Never having had to take more than two/week, I've never bothered to delve too deeply into the uncommon side effects of my sleeping pills before -- I know my doctor went over them, he always does, but frankly, I've had a bottle of Restoril in my possession as long as I've had any migraine meds around, which has been more than long enough to forget about the side effects that I don't normally see. Anyway, someone was asking about sleep aids on the migraine community today, so I recommended mine since I've had really great results with it (read: it's never once caused a rebound or hangover migraine, which is more than can be said for any other sleep aid I've tried), and they said they probably wouldn't try based on the type of drug without explaining why. This made me curious, so I got online and looked it up in a few places to figure out why this class of meds would be bad (didn't quite get that --
pamc,
isyllt, any insight into why temazepam would suck for migraneurs? My GP and old neuro both recommended it, and like I said, it's never caused a rebound or hangover headache for *me*, so...) but I did find something interesting: Restoril can cause muscle soreness and aches, especially backaches, when used enough.

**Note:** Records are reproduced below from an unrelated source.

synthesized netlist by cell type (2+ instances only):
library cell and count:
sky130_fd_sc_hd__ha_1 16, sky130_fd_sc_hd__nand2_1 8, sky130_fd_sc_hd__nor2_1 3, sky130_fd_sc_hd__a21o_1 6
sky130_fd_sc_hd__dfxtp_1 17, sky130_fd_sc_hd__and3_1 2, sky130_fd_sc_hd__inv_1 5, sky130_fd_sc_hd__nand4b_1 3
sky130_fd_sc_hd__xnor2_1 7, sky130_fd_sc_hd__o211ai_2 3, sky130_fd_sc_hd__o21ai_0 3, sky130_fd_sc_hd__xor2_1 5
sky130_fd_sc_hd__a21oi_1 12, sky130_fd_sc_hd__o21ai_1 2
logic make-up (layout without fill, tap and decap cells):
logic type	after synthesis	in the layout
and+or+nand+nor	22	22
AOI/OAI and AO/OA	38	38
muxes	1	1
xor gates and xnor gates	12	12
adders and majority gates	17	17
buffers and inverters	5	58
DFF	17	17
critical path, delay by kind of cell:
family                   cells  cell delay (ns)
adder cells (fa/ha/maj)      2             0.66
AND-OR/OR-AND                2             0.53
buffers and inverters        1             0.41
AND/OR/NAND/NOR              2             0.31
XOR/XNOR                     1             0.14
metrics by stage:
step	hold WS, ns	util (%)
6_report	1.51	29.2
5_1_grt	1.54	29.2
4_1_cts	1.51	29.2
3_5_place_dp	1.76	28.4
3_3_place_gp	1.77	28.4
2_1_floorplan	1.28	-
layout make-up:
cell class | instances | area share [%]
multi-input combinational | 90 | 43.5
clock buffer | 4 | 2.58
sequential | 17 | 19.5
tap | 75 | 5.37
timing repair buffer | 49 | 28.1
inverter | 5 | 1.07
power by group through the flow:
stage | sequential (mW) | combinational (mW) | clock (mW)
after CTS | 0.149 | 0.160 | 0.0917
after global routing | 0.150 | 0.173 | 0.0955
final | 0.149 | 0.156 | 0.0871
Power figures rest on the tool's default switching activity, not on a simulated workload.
**./constraint.sdc**
```tcl
current_design adder_b

set clk_period 16.9
set clk_io_pct 0.2

create_clock -name clk0 -period $clk_period [get_ports {clk}]

set non_clock_inputs [all_inputs -no_clocks]
set_input_delay [expr $clk_period * $clk_io_pct] -clock clk0 $non_clock_inputs
set_output_delay [expr $clk_period * $clk_io_pct] -clock clk0 [all_outputs]
```
**./run.sh**
```bash
#!/bin/bash
# OpenROAD 26Q1-2900-gdf79404cd8, Yosys 0.63+post, stock flow scripts
make -C /OpenROAD-flow-scripts/flow DESIGN_CONFIG=/design/flow/config.mk WORK_HOME=/design/flow/orfs finish
```
**./config.mk**
```make
export PLATFORM = sky130hd
export DESIGN_NAME = adder_b
export DESIGN_NICKNAME = adder_b
export VERILOG_FILES = /design/flow/design.v
export SDC_FILE = /design/flow/constraint.sdc
export NUM_CORES = 4
export LEC_CHECK = 1
export CORE_AREA = 10 10 95 95
export DIE_AREA = 0 0 105 105
```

Lately, I've been taking my restoril more often since I've been having backaches so bad they're keeping me up at night. And they've been getting worse, despite a lot of stretching, yoga, backrubs when I can get them and a rigourous programme of forcing myself to maintain better posture.

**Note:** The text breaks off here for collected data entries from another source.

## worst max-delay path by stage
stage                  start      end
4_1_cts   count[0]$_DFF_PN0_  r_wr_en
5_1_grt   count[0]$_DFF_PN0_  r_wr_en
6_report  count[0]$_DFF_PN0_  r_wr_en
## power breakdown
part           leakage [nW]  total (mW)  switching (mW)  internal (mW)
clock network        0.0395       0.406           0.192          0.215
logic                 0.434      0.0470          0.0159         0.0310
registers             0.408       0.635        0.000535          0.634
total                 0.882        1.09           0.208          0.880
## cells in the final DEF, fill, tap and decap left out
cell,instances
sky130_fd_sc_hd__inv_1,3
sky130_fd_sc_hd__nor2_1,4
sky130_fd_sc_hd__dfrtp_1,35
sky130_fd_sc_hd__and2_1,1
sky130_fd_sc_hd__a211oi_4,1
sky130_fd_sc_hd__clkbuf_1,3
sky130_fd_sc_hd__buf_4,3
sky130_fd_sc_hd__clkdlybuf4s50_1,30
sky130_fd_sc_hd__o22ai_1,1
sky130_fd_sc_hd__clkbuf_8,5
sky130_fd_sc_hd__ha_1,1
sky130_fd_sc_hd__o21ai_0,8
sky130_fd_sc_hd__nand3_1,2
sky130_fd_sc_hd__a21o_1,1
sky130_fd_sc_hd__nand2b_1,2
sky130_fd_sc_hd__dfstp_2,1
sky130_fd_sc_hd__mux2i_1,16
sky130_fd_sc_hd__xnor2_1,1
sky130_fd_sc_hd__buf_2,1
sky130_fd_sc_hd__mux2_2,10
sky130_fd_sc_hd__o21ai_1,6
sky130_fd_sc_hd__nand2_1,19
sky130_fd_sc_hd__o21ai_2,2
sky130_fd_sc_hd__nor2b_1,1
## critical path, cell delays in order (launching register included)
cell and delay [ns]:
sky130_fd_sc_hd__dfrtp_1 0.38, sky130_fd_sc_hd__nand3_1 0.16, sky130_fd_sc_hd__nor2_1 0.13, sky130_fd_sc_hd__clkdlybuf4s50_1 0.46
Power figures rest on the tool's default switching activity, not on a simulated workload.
**./design.v**
```verilog
`timescale 1ns / 1ps
module APB #(parameter WIDTH = 8)(
    input                    PCLK,
    input                    PRESET_N,
    input                    PSEL,
    input        [WIDTH-1:0] PADDR,
    input        [WIDTH-1:0] PWDATA,
    input                    PENABLE,
    input                    PWRITE,
    output logic             PREADY,
    output logic             PSLVERR,
    output logic [WIDTH-1:0] PRDATA,
    input                    w_full,
    input                    w_wr_ack,
    input                    w_wr_rst_busy,
    input                    w_rd_rst_busy,
    output logic             w_wr_en,
    output logic [WIDTH*2:0] w_din, 
    input                    r_empty,
    input                    r_valid,
    input                    r_wr_rst_busy,
    input                    r_rd_rst_busy,
    input        [WIDTH-1:0] r_dout,
    output logic             r_rd_en   
    );
    reg [1:0] write_fifo_reset, read_fifo_reset;
    reg [2:0] next_state, present_state;  
    localparam IDLE  = 3'b001;
    localparam SETUP  = 3'b010;
    localparam ACCESS = 3'b100;
    assign write_fifo_reset = {w_wr_rst_busy,w_rd_rst_busy};
    assign read_fifo_reset  = {r_wr_rst_busy,r_rd_rst_busy};
    always_ff@(posedge PCLK) begin
        if(!PRESET_N) begin
            present_state <= IDLE;
        end else begin
            present_state <= next_state;
        end
    end
    always_comb begin
        {PREADY,PSLVERR,w_wr_en,r_rd_en} = 'b0;
        w_din   = {PWRITE,PADDR,PWDATA};
        PRDATA  = r_dout;
        case(present_state)
            IDLE : begin
                        if(PSEL && !PENABLE) begin
                            next_state = SETUP;
                        end else begin
                            next_state = IDLE;
                        end
                    end
            SETUP : begin
                        if(PWRITE) begin
                            w_wr_en = 1'b1;
                            r_rd_en = 1'b0;
                        end else begin
                            w_wr_en = 1'b1;
                        end 
                        if(PSEL && PENABLE) begin
                            next_state = ACCESS;
                        end else begin
                            next_state = IDLE;
                        end
                    end
            ACCESS : begin
                        if(PSEL && PENABLE) begin
                            if(PWRITE & !w_full) begin
                                if(w_wr_ack) begin
                                    PREADY     = 1'b1;
                                    next_state = IDLE;
                                end else begin
                                    PREADY     = 1'b0;
                                    next_state = ACCESS;
                                end
                            end else if (PWRITE & w_full) begin
                                PSLVERR    = 1'b1;
                                PREADY     = 1'b1;
                                next_state = IDLE;
                            end else if (!PWRITE & !r_empty) begin
                                r_rd_en = 1'b1;
                                if(r_valid) begin
                                    PREADY     = 1'b1;
                                    next_state = IDLE;
                                end else begin
                                    PREADY     = 1'b0;
                                    next_state = ACCESS;
                                end
                            end else if (!PWRITE & r_empty) begin
                                if(r_valid) begin
                                    PREADY     = 1'b1;
                                    next_state = IDLE;
                                end else begin
                                    PREADY     = 1'b0;
                                    next_state = ACCESS;
                                end
                            end else begin
                                PSLVERR    = 1'b1;
                                PREADY     = 1'b1; 
                                next_state = IDLE;
                            end
                        end else begin
                            PSLVERR    = 1'b1;
                            next_state = IDLE;
                        end
                     end
            default : next_state = IDLE;
        endcase
    end
endmodule
```
==> flow/run.sh <==
#!/bin/bash
# OpenROAD 26Q1-2900-gdf79404cd8, Yosys 0.63+post, stock flow scripts
make -C /OpenROAD-flow-scripts/flow DESIGN_CONFIG=/design/flow/config.mk WORK_HOME=/design/flow/orfs finish
==> flow/config.mk <==
export PLATFORM = sky130hd
export DESIGN_NAME = counter
export DESIGN_NICKNAME = counter
export VERILOG_FILES = /design/flow/design.v
export SDC_FILE = /design/flow/constraint.sdc
export NUM_CORES = 4
export LEC_CHECK = 1
export CORE_AREA = 10 10 70 70
export DIE_AREA = 0 0 80 80
==> flow/constraint.sdc <==
current_design counter

set clk_period 1.5
set clk_io_pct 0.2

create_clock -name clk0 -period $clk_period [get_ports {clk}]

set non_clock_inputs [all_inputs -no_clocks]
set_input_delay [expr $clk_period * $clk_io_pct] -clock clk0 $non_clock_inputs
set_output_delay [expr $clk_period * $clk_io_pct] -clock clk0 [all_outputs]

I can't be sure the two are related, since the backpain started before I started increasing the frequencing of my restoril dosing, I'm still not exceeding my dosing doctor's recommended amount and the back pain persisted through two weeks of dealing with no sleep/no meds to make sure I wasn't building up a tolerance, but -- this ,ight ba an aspect of 'habit forming' that I know exists, but haven't yet had to face: medicine causing or aggrevating a condition, for which you must take more of the medicine (I've been lucky and have managed not to fall into a rebound cycle with my migraines, but I know they exist and how to avoid them -- so if this does turn out to be... what, a rebound back pain issue? then I should be able to break the cycle quickly enough and stay out of it from now on.
Still, I feel hella dumb for not looking at side effect info before almost doubling my per week dosage of this particular med -- I'm usually not that careless :( Meh, they might not be related at all; I'm going to try another two weeks off if I can stand the not sleeping part and see if that does anythign for my back.